無一郎の体温が残る肌が、夜風にさらされて痛いほど熱い。
ゆきは震える唇を噛み締め、真っ直ぐに義勇を見据えた。
「無一郎くんのところにいました」
その瞬間、義勇の瞳がわずかに揺れ、険しく細められた。
「何のために」
「何のために……求められたから、そこにいました。ただ、それだけです」
突き放すようなその言葉に、義勇は一歩、ゆきとの距離を詰める。
義勇の目は、今までに見たことのないような困惑と、ゆきが変わってしまった不安におしつぶされそうに揺れていた。

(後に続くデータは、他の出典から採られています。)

===== config.mk =====
export PLATFORM = sky130hd
export DESIGN_NAME = regfile_burst_reader
export DESIGN_NICKNAME = d
export VERILOG_FILES = /design/src/rtl/regfile_burst_reader.sv
export SDC_FILE = /design/constraint.sdc
export NUM_CORES = 1
export LEC_CHECK = 0
export CORE_MARGIN = 2
export CORE_UTILIZATION = 40
export CTS_CLUSTER_DIAMETER = 150
export CTS_CLUSTER_SIZE = 10
export DETAILED_ROUTE_END_ITERATION = 10
export GPL_ROUTABILITY_DRIVEN = 0
export GPL_TIMING_DRIVEN = 0
export PLACE_DENSITY = 0.74
export SLEW_MARGIN = 15
export SYNTH_ARGS = -nofsm -noshare
export SYNTH_HDL_FRONTEND = slang
export SYNTH_SLANG_ARGS = --single-unit

===== constraint.sdc =====
create_clock -name Clock -period 1.5 [get_ports Clock]
set_input_delay 0.3 -clock Clock [delete_from_list [all_inputs] [get_ports Clock]]
set_output_delay 0.3 -clock Clock [all_outputs]
set_load 0.01 [all_outputs]

===== src/rtl/regfile_burst_reader.sv =====
// regfile_burst_reader
// Read-side sequencer for a small register file. On Start it walks a
// contiguous, wrapping range of register addresses through the file's
// synchronous read port. Each word is offered on a valid/ready stream.
// Out_last marks the final word, and Done pulses once the burst has drained.
//
// Ports
//   Clock       rising-edge system clock
//   Clear       asynchronous active-low reset
//   Start       burst request, only looked at while idle
//   First_addr  first register address of the burst (sampled with Start)
//   Count       number of registers to read (sampled with Start, clamped
//               to the file depth)
//   Rd_en       register file read enable
//   Rd_addr     register file read address
//   Rd_data     register file read data, valid the cycle after Rd_en
//   Out_data    streamed word
//   Out_valid   Out_data holds a word for the consumer
//   Out_ready   consumer accepts the word
//   Out_last    current word is the last of the burst
//   Busy        sequencer is not idle
//   Done        single-cycle pulse when the burst completes
module regfile_burst_reader #(
    parameter int N      = 4,
    parameter int ADDR_W = 3
) (
    input  logic              Clock,
    input  logic              Clear,
    input  logic              Start,
    input  logic [ADDR_W-1:0] First_addr,
    input  logic [ADDR_W:0]   Count,
    output logic              Rd_en,
    output logic [ADDR_W-1:0] Rd_addr,
    input  logic [N-1:0]      Rd_data,
    output logic [N-1:0]      Out_data,
    output logic              Out_valid,
    input  logic              Out_ready,
    output logic              Out_last,
    output logic              Busy,
    output logic              Done
);

    typedef enum logic [2:0] {
        IDLE,
        ISSUE,
        CAPTURE,
        SEND,
        FINISH
    } state_t;

    // The file holds 2^ADDR_W words. Count has one extra bit, so the
    // depth itself is representable and larger requests clamp to it.
    localparam logic [ADDR_W:0]   DEPTH    = {1'b1, {ADDR_W{1'b0}}};
    localparam logic [ADDR_W:0]   REM_ONE  = {{ADDR_W{1'b0}}, 1'b1};
    localparam logic [ADDR_W-1:0] ADDR_ONE = {{(ADDR_W-1){1'b0}}, 1'b1};

    state_t              state_q, state_d;
    logic [ADDR_W-1:0]   addr_q, addr_d;
    logic [ADDR_W:0]     rem_q, rem_d;
    logic [N-1:0]        data_q, data_d;

    // Next-state logic. The sequence for each word is a single ISSUE
    // cycle, then one CAPTURE cycle while the file answers, then SEND
    // until the consumer takes the word. The address register is
    // ADDR_W bits wide, so the increment wraps naturally at the top of
    // the file.
    always_comb begin
        state_d = state_q;
        addr_d  = addr_q;
        rem_d   = rem_q;
        data_d  = data_q;
        case (state_q)
            IDLE: begin
                if (Start) begin
                    if (Count == '0) begin
                        state_d = FINISH;
                    end else begin
                        addr_d  = First_addr;
                        rem_d   = (Count > DEPTH) ? DEPTH : Count;
                        state_d = ISSUE;
                    end
                end
            end
            ISSUE: begin
                state_d = CAPTURE;
            end
            CAPTURE: begin
                data_d  = Rd_data;
                state_d = SEND;
            end
            SEND: begin
                if (Out_ready) begin
                    if (rem_q == REM_ONE) begin
                        state_d = FINISH;
                    end else begin
                        addr_d  = addr_q + ADDR_ONE;
                        rem_d   = rem_q - REM_ONE;
                        state_d = ISSUE;
                    end
                end
            end
            FINISH: begin
                state_d = IDLE;
            end
            default: begin
                state_d = IDLE;
            end
        endcase
    end

    // State and datapath registers. Reset abandons any burst in flight.
    always_ff @(posedge Clock or negedge Clear) begin
        if (!Clear) begin
            state_q <= IDLE;
            addr_q  <= '0;
            rem_q   <= '0;
            data_q  <= '0;
        end else begin
            state_q <= state_d;
            addr_q  <= addr_d;
            rem_q   <= rem_d;
            data_q  <= data_d;
        end
    end

    // Every output is decoded from registered state only. Because of that,
    // an asynchronous reset clears the outputs at once, and no input
    // reaches an output through combinational logic.
    assign Rd_en     = (state_q == ISSUE);
    assign Rd_addr   = addr_q;
    assign Out_data  = data_q;
    assign Out_valid = (state_q == SEND);
    assign Out_last  = (state_q == SEND) && (rem_q == REM_ONE);
    assign Busy      = (state_q != IDLE);
    assign Done      = (state_q == FINISH);

endmodule


## After elaboration in Yosys (flattened, before gate mapping)

Index checks and enable logic that the tools add are counted.

| storage, ports and cells | value |
|---|---|
| register bits after elaboration | 14 |
| output and inout port bits | 12 |

| operators by class | value |
|---|---|
| $add $sub $neg | 2 |
| $lt $le $gt $ge | 1 |
| eq/ne operators | 9 |
| mux-type cells | 16 |
| reductions and logical operators | 7 |

Operators with widths:

| operator | count |
|---|---|
| 3-bit 2-to-1 mux | 8 |
| 4-bit 2-to-1 mux | 5 |
| 3-bit case mux with 4 select lines | 1 |
| 4-bit case mux with 2 select lines | 1 |
| 3-bit by 2-bit equality test with 1-bit output, second input constant | 2 |
| 2-bit inequality test, second input constant | 3 |
| 3-bit case mux with 2 select lines | 1 |
| 5-bit AND reduction | 1 |
| 4-bit by 1-bit equality test with 1-bit output, second input constant | 1 |
| 4-bit > comparator, second input constant | 1 |
| 4-bit zero test | 1 |
| 4-bit by 1-bit subtractor with 4-bit output, second input constant | 1 |
| 3-bit by 1-bit adder with 3-bit output, second input constant | 1 |
| 3-bit by 1-bit equality test with 1-bit output, second input constant | 1 |
| 3-bit equality test, second input constant | 1 |
| 3-bit zero test | 1 |
| 3-bit nonzero test | 1 |
| 2-bit by 1-bit inequality test with 1-bit output, second input constant | 1 |
| 2-bit AND reduction | 1 |
| 2-bit nonzero test | 1 |
| 1-bit logical AND | 1 |

## Logic depth before layout (Yosys ltp)

Gate-level depths: netlist of the first run.

| logic depth | value |
|---|---|
| depth in word-level cells | 5 |
| gate-level depth with buffers | 6 |

## Least setup slack after synthesis of the first run

OpenSTA, ideal clock, no wires.

| timing | value |
|---|---|
| path type | register to register |
| start point | register rem_q[1] |
| end point | register addr_q[2], in the netlist Rd_addr[2] |
| arrival time | 1.521 ns |
| data required time | 1.399 ns |
| setup slack | -0.122 ns |
| stages on the path, launching flop included | 7 |
| clock period less this slack | 1.622 ns |
| cell sequence | dfrtp_1 inv_1 ha_1 or3b_4 and3_4 and3_4 nor4_1 |

| on the way | value |
|---|---|
| cells in the longest elaborated chain, start to end | 3 |

Ends and longest elaborated chain:

| item | RTL line | text |
|---|---|---|
| start: declaration | 59 | `logic [ADDR_W:0] rem_q, rem_d;` |
| start signal: assignment | 121 | `rem_q <= rem_d;` |
| 4-bit by 1-bit equality test with 1-bit output | 93 | `if (rem_q == REM_ONE) begin` |
| 2-bit inequality test (no source line) | n/a |  |
| 5-bit AND reduction (no source line) | n/a |  |
| end signal: assignment | 120 | `addr_q <= addr_d;` |
| end: declaration | 58 | `logic [ADDR_W-1:0] addr_q, addr_d;` |

No other way between the ends.
A chain may end at the register's enable or synchronous reset.

## Worst setup path after layout of the first run

| timing | value |
|---|---|
| start point | register rem_q[1] |
| end point | output port Out_last |

| on the way | value |
|---|---|
| cells in the longest elaborated chain, start to end | 2 |

Ends and longest elaborated chain:

| item | RTL line | text |
|---|---|---|
| 4-bit by 1-bit equality test with 1-bit output | 133 | `assign Out_last = (state_q == SEND) && (rem_q == REM_ONE);` |
| 1-bit logical AND | 133 |  |
| end: declaration | 38 | `output logic Out_last,` |

No other way between the ends.

==> results_dict.tcl, run 1 <==
set metrics [dict create \
    routed_via_density 5.61 \
    violations "setup timing" \
    wire_per_inst_um 17.2 \
    drtPass1Iterations 4 \
    worst_pin_slew_ns 0.660 \
    dieArea_um2 2390 \
    fin_tns_setup_ns -2.12 \
    slowest_stage "dfrtp_1" \
    hp-class "input port to async pin" \
    clock-sinks 14 \
    power_mw 2.59 \
    insertion_delay_ns 0.29 \
    cp_num_buf_inv 2 \
    vdd_ir_drop_max_v 0.00110 \
    avgSynthCellArea_um2 9.96 \
    post-dp-hpwl_mm 1.43 \
    synth_flop_cell "dfrtp_1" \
    drc 0 \
    skew_ns 0.00223 \
    async_flop_share 1.00 \
    grt_overflow 0 \
    port_buffers 26 \
    finalMaxSlewViolations 0 \
    status "complete, but fails checks" \
    crit_type "register to primary output" \
    rrSetupSlack_ns -0.34 \
    grt_pass1_vias 833 \
    p_leak_nw 0.608 \
    max-cap-violations 0 \
    num-nets-final 144 \
    diodes 0 \
    num_rows 16 \
    ys_seq_area_frac 0.434 \
    final_common_cell "clkdlybuf4s50_1" \
    core_area_um2 1920 \
    routed_wl_mm 2.60 \
    cp_cell_sequence "inv_2, ha_4, or3b_4, nor3_4, buf_2" \
    period_share 1.27 \
    start_util 0.420 \
    cp_top_family "simple AND/OR/NAND/NOR gates" \
    syn-cell-area_um2 807 \
    drt_iter0_drc 23 \
    synth_edf_count 0 \
    grt_pass1_wl_mm 3.73 \
    arrival_ns 1.60 \
    postSynthCellCount 81 \
    layout_setup_ws_ns -0.403 \
    track_usage 0.204 \
    finalSetupViolCount 12 \
    yosys_warnings 0 \
    drive_above_1_share 0.468 \
    rsz0062_at_grt "true" \
    area_growth_pct 73.8 \
    ios 27 \
    hold_viol 0 \
    antenna_found_initial 0 \
    period_needed_ns 1.90 \
    grt_max_degree 15 \
    fmax_mhz 526 \
    mostFrequentLayoutCells "16 x clkdlybuf4s50_1, 13 x dfrtp_1, 9 x buf_4, 8 x buf_6, 6 x mux2_2" \
    postCtsHoldBufs 0 \
    p_per_area_nw_per_um2 1840 \
    ys_ff_latch 14 \
    vias 847 \
    n_fill_cell 133 \
    cts_buffer_depth 2 \
    end_kind "primary output" \
    ant_nets 0 \
    synthDistinctLibCells 29 \
    cts_buffers 3 \
    fp.dieH_um 48.9 \
    die_w_um 48.9 \
    cts_tree "yes" \
    cp.required_ns 1.20 \
    slew_headroom 0.559 \
    max_stage_delay_ns 0.40 \
    htreeDepth 1 \
    root_buffer "clkbuf_4" \
    start_kind "register" \
    crit_fanout 2 \
    syn_nets 99 \
    path_clk_slew_ns 0.08 \
]
==> sequential cells by signal, summed over array words and instances, names as in the netlist <==
name and count:
Out_data 4, rem_q 4, Rd_addr 3, state_q 3
==> per-layer routing <==
| layer | track usage | vias up | wire length, µm |
|---|---|---|---|
| met2 | 0.349 | 31 | 1310 |
| met4 | 0.119 | 0 | 57 |
| li1 | - | 390 | - |
| met5 | 0 | - | 0 |
| met1 | 0.237 | 422 | 1090 |
| met3 | 0.0399 | 4 | 134 |
==> report_power, final <==
group          internal, mW  switching (mW)  leakage (nW)  total (mW)
sequential            0.560           0.141         0.161       0.702
clock                0.0935           0.125        0.0138       0.219
combinational         0.902           0.765         0.433        1.67
total                  1.56            1.03         0.608        2.59
==> cell type report <==
cell class | count | area, µm² | area share
Buffer | 4 | 48.8 | 0.0348
Clock buffer | 3 | 22.5 | 0.0161
Inverter | 6 | 22.5 | 0.0161
Multi-Input combinational cell | 57 | 557 | 0.397
Sequential cell | 14 | 352 | 0.251
Tap cell | 27 | 33.8 | 0.0241
Timing Repair Buffer | 40 | 367 | 0.261
==> worst paths after layout <==
| check | cells past startpoint | from | end |
|---|---|---|---|
| worst max register to register | 7 | rem_q[1] | Rd_addr[2] |
| max in group asynchronous | 1 | Clear | rem_q[0] |
| min in group Clock | 1 | Out_data[1] | Out_data[1] |
| worst max-delay path | 5 | rem_q[1] | Out_last |
| worst min register to register | 1 | Out_data[1] | Out_data[1] |
| worst min-delay path | 1 | Clear | state_q[0] |
==> repair_timing <==
action | CTS | global route
pin swaps | 7 | 8
buffers inserted | 9 | 4
cloned | 1 | 0
resized for setup | 49 | 19
endpoints found under the setup margin | 19 | 17
hold endpoints to repair | 0 | 0
==> stage by stage <==
step	worst slack (ns)	std cells	cell area [µm²]	util	hold WS [ns]
floorplan	-0.0867	81	815	-	0.00441
global placement	-0.506	134	1110	0.577	0.492
detailed placement	-0.543	134	1110	0.577	0.495
CTS	-0.371	147	1290	0.674	0.425
global route	-0.457	151	1400	0.730	0.461
finish	-0.403	151	1400	0.730	0.408
==> kinds of logic after synthesis <==
group | synth area share
fa+ha+maj | 0.0465
simple gates | 0.236
compound gates | 0.122
flops | 0.434
buf+inv | 0.0512
mux | 0.110
==> synthesized netlist by cell type (all sizes together) (2+ instances only) <==
cell type,n,area share
a211oi,3,0.028
a21oi,3,0.019
a31oi,2,0.016
and3,3,0.037
buf,3,0.019
dfrtp,14,0.43
ha,3,0.047
inv,6,0.028
mux2,7,0.098
nand2,3,0.017
nand3,2,0.012
nor2,6,0.028
nor3,5,0.031
nor3b,2,0.019
nor4,5,0.039
o21ai,3,0.019
Power figures use the tool's default switching activity.
==> inputs of run 2 (changes only) <==
clock period = 1.6 ns   (was 1.5 ns; I/O delays follow)
==> run 2 against run 1 <==
  * The flow still finishes with violations (setup timing)
  * Critical path depth did not move
  * Core utilization decreased by 0.85 points
  * Die area is the same
  * Largest cell class unchanged
==> results_dict.tcl, run 2 (same netlist as run 1, synthesis figures left out) <==
set metrics [dict create \
    status "complete, but fails checks" \
    violations "setup timing" \
    htreeDepth 1 \
    rr_worst_depth 8 \
    core_area_um2 1920 \
    fin_tns_setup_ns -1.98 \
    track_usage 0.216 \
    vias 841 \
    fin_cells 152 \
    start_util 0.420 \
    drive_above_1_share 0.440 \
    end_kind "primary output" \
    final_common_cell "clkdlybuf4s50_1" \
    port_buffers 26 \
    worst_pin_slew_ns 0.673 \
    num_rows 16 \
    r2r-end "rem_q[3]" \
    place_inst 134 \
    drc 0 \
    routed_via_density 5.53 \
    fmax_mhz 520 \
    crit_type "register to primary output" \
    drt_iter0_drc 15 \
    cp_top_family "simple AND/OR/NAND/NOR gates" \
    max_stage_delay_ns 0.42 \
    insertion_delay_ns 0.29 \
    post-dp-hpwl_mm 1.39 \
    start_kind "register" \
    dieArea_um2 2390 \
    slowest_stage "dfrtp_1" \
    cp_num_cells 5 \
    hp-class "input port to async pin" \
    arrival_ns 1.60 \
    path_clk_slew_ns 0.10 \
    period_share 1.20 \
    wire_per_inst_um 16.1 \
    mostFrequentLayoutCells "20 x clkdlybuf4s50_1, 14 x dfrtp_1, 12 x buf_4, 6 x buf_6, 6 x mux2_2" \
    cts_buffer_depth 2 \
    fin_util 0.721 \
    design_area_um2 1390 \
    startpoint "rem_q[1]" \
    cp-endpoint "Out_last" \
    max-cap-violations 0 \
    skew_ns 0.0108 \
    cts_tree "yes" \
    antenna_found_initial 0 \
    ios 27 \
    grt_pass1_wl_mm 3.94 \
    layout_setup_ws_ns -0.324 \
    rsz0062_at_grt "true" \
    placed_area_um2 1100 \
    grt_max_degree 15 \
    fp.dieH_um 48.9 \
    cp.required_ns 1.28 \
    p_per_area_nw_per_um2 1780 \
    crit_fanout 2 \
    finalSetupViolCount 9 \
    area_growth_pct 71.8 \
    routed_wl_mm 2.45 \
    vdd_ir_drop_max_v 0.00103 \
    cp_cell_sequence "inv_2, ha_4, or3b_4, nor3_4, buf_2" \
    grt_pass1_vias 844 \
    p_leak_nw 0.579 \
    slew_headroom 0.550 \
    hold_viol 0 \
    power_mw 2.47 \
    diodes 0 \
    cp_num_buf_inv 2 \
    hold_ws_ns 0.425 \
    multi_input_area_um2 539 \
    n_fill_cell 156 \
    clock-sinks 14 \
    postCtsHoldBufs 0 \
    root_buffer "clkbuf_4" \
    period_needed_ns 1.92 \
    cts_buffers 3 \
    finalMaxSlewViolations 0 \
    worstReg2RegStart "rem_q[1]" \
    place_ws_ns -0.531 \
    die_w_um 48.9 \
    grt_overflow 0 \
    ant_nets 0 \
    rrSetupSlack_ns -0.29 \
    drtPass1Iterations 4 \
    ff_latch_area_um2 350 \
    num-nets-final 144 \
]
run 2: cell count changes in the layout (fill, tap and decap cells not counted), sizes merged:
cell / delta
dlymetal6s2s: -2
clkdlybuf4s50: +4
clkbuf: +1
dlygate4sd2: -2
run 2: worst min-delay path by stage:
stage,startpoint,depth (start not counted),endpoint,slack [ns]
finish,Clear,1,Rd_addr[2],0.42
CTS,Clear,1,state_q[2],0.46
floorplan,Clear,0,Out_data[0],0.02
global route,Clear,1,rem_q[2],0.46
global placement,Out_data[1],1,Out_data[1],0.49
detailed placement,Out_data[1],1,Out_data[1],0.50
run 2: layout make-up:
class                           instances  area share
Multi-Input combinational cell         57       0.389
Sequential cell                        14       0.253
Buffer                                  4      0.0343
Inverter                                6      0.0162
Tap cell                               27      0.0244
Clock buffer                            4      0.0262
Timing Repair Buffer                   40       0.257
run 2: worst register-to-register path, stage by stage (launching register included):
cell	delay, ns
dfrtp_1	0.42
inv_2	0.09
ha_4	0.11
or3b_4	0.40
buf_4	0.15
buf_6	0.12
and3_4	0.17
nor4_4	0.27
a211oi_2	0.05
run 2: timing repair:
action	in CTS	in global routing
buffers inserted	12	3
pin swaps	4	4
resized for setup	46	13
setup endpoints to repair	14	16
run 2: layer usage:
metal,vias up,track usage,routed length [µm]
met5,-,0,0
met3,4,0.0276,75
li1,393,-,-
met1,425,0.265,1050
met2,19,0.370,1270
met4,0,0.114,51
run 2: power breakdown:
part,internal (mW),switching (mW)
logic,0.845,0.696
clock network,0.139,0.130
registers,0.522,0.140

「…意味が分からない。取り敢えず、このような勝手な行動は…」
義勇の言葉にかぶせてゆきはせきを切ったように叫んだ
「冷たくしたり、無視したり、突き放したり……。そうかと思えば、急に優しくして私を振り回す。義勇さんのそういうところが、もう耐えられないの!」
ゆきの叫びは、夜空に響いた。
零れ落ちた涙が、美月に叩かれた頬を熱く濡らす。
「ゆき……?」
義勇が戸惑いながら、指先を彼女の頬へ伸ばそうとしたとき。
ゆきは激しくその手を振り払った。
「やめて! 触らないで! もう構わないで……! 義勇さんなんて、大嫌い……っ!」
拒絶の言葉を投げつけ、ゆきは心配そうな義勇の視線から逃げるように、自室へと駆け込んだ。
一人残された義勇は、空を切った自分の手を見つめた。
ゆきの肌の熱と、拒絶の冷たさ。
「……嫌い、か」
部屋に飛び込んだゆきは、布団に顔を伏せて声を殺して泣き続けた。
義勇は、ゆきの隣の部屋でその泣き声を聞きながら胸が締め付けられる。
しのぶを選んだ事でこんなにもゆきを、追い詰めるとは思っていなかった。
だが、それはすなわち…俺の事がお前は好きだったのか…?
そう理解すると、今の状況が腑に落ちる…。
どうなんだ…ゆき
だからあの夜俺に甘えて好きと言ったのか?それが本心なのか?
義勇は、ゆきの部屋の壁に手を当てた…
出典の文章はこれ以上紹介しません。